The brick kiln is of great historical interest as it shows that in the 4th century, the Romans were undertaking a considerable amount of construction work, probably under the direction of Constantine the Great who frequently resided in nearby Trier from 306 to 316. The site of the brick factory was on the Kiem (Latin caminus, road) or Roman road linking Trier to Reims only 4 km from the vicus of Mamer.

The kiln's new site, opposite the church on Route d'Arlon in the centre of Capellen, is open to the public.

==Capellen today==
Capellen has prospered over the past 40 years, first as a result of the establishment of NAMSA with personnel from all the NATO countries, then as a residential area for those working in Luxembourg City. With the recent development of the Parc d'Activités, many financial and technology companies now have offices in Capellen. This has all led to the opening of a large supermarket, a new post office, a pharmacy and several restaurants in the locality. There is also a large community centre next to the church and primary school.
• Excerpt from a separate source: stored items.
--- src/rtl/deconvolve_chan.sv ---
// One deconvolution channel: baseline floor, decay removal, clamp,
// normalise with half-up rounding, saturate; raw bypass rides alongside.
module deconvolve_chan
    import sde_trigger_pkg::*;
#(
    parameter int ADC_W    = DEF_ADC_W,
    parameter int BL_EXTRA = DEF_BL_EXTRA,
    parameter int FD_W     = DEF_FD_W,
    parameter int FN_W     = DEF_FN_W,
    parameter int FN_FRAC  = DEF_FN_FRAC,
    parameter int CNT_W    = DEF_CNT_W
) (
    input  logic                      CLK,
    input  logic                      RST,
    input  logic                      EN,
    input  logic [ADC_W-1:0]          adc_in,
    input  logic [ADC_W+BL_EXTRA-1:0] baseline,
    input  logic                      bypass,
    input  logic [FD_W-1:0]           fd,
    input  logic [FN_W-1:0]           fn,
    input  logic                      sat_clr,
    output logic [ADC_W-1:0]          adc_out,
    output logic [CNT_W-1:0]          sat_cnt
);

    localparam int B_W = ADC_W + FD_W + 1;
    localparam int C_W = ADC_W + FD_W;
    localparam int D_W = C_W + FN_W + 1;
    localparam int SH  = FD_W + FN_FRAC;
    localparam logic [D_W-1:0]   HALF    = D_W'(1) << (SH - 1);
    localparam logic [CNT_W-1:0] CNT_MAX = '1;

    logic [ADC_W-1:0]           bl_int, lvl, l_cur, l_prev, res;
    logic [C_W-1:0]             l_sh, fd_prod, c_next, c_q;
    logic signed [B_W-1:0]      b_next, b_q;
    logic [D_W-1:0]             d_next, d_q;
    logic                       sat;
    logic [3:0][ADC_W-1:0]      raw_q;
    logic [3:0]                 byp_q;
    logic                       bl_frac_unused;

    assign bl_int         = baseline[ADC_W+BL_EXTRA-1:BL_EXTRA];
    assign bl_frac_unused = ^baseline[BL_EXTRA-1:0];
    assign lvl            = (adc_in > bl_int) ? adc_in : bl_int;

    assign l_sh    = {l_cur, {FD_W{1'b0}}};
    assign fd_prod = C_W'(fd) * C_W'(l_prev);
    assign b_next  = $signed({1'b0, l_sh}) - $signed({1'b0, fd_prod});
    assign c_next  = b_q[B_W-1] ? '0 : b_q[C_W-1:0];
    assign d_next  = D_W'(c_q) * D_W'(fn) + HALF;

    // Anything above the output field means the result cannot be represented.
    assign sat = |d_q[D_W-1:SH+ADC_W];
    assign res = byp_q[3] ? raw_q[3] : (sat ? '1 : d_q[SH+ADC_W-1:SH]);

    always_ff @(posedge CLK or posedge RST) begin
        if (RST) begin
            l_cur   <= '0;
            l_prev  <= '0;
            b_q     <= '0;
            c_q     <= '0;
            d_q     <= '0;
            adc_out <= '0;
            raw_q   <= '0;
            byp_q   <= '0;
        end else if (EN) begin
            l_cur   <= lvl;
            l_prev  <= l_cur;
            b_q     <= b_next;
            c_q     <= c_next;
            d_q     <= d_next;
            adc_out <= res;
            raw_q   <= {raw_q[2:0], adc_in};
            byp_q   <= {byp_q[2:0], bypass};
        end
    end

    always_ff @(posedge CLK or posedge RST) begin
        if (RST) begin
            sat_cnt <= '0;
        end else if (EN && sat && !byp_q[3]) begin
            if (sat_clr) begin
                sat_cnt <= CNT_W'(1);
            end else if (sat_cnt != CNT_MAX) begin
                sat_cnt <= sat_cnt + CNT_W'(1);
            end
        end else if (sat_clr) begin
            sat_cnt <= '0;
        end
    end

endmodule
Capellen also hosts the Ligue HMC, an innovative association offering vocational training and employment for mentally disabled people.

There are frequent bus services to Luxembourg and to various locations to the west. The A6 motorway or European route E25 from Luxembourg to Brussels runs through Capellen.

==Economy==
Capellen's largest employer by far is NSPA (ex NAMSA) with some 1000 employees. There are however well over 30 smaller companies providing some 1,200 jobs in a wide variety of areas including financial and technology services, pharmaceuticals, engineering, food and insurance.

== Famous people ==
- Paul Faber, born 1888 in Capellen: human rights advocate, member of the Permanent Arbitration Court in The Hague.
- Albert Steffen (1884–1962): Luxembourg historian and court cleric.
- Géza Wertheim ( 1910 – 1979) born in Capellen : tennis player and bobsledder.
- Nicolas Stoffel (1900–1988) founder of the Ligue HMC (1963) an association dedicated to integrate people with intellectual disabilities into society.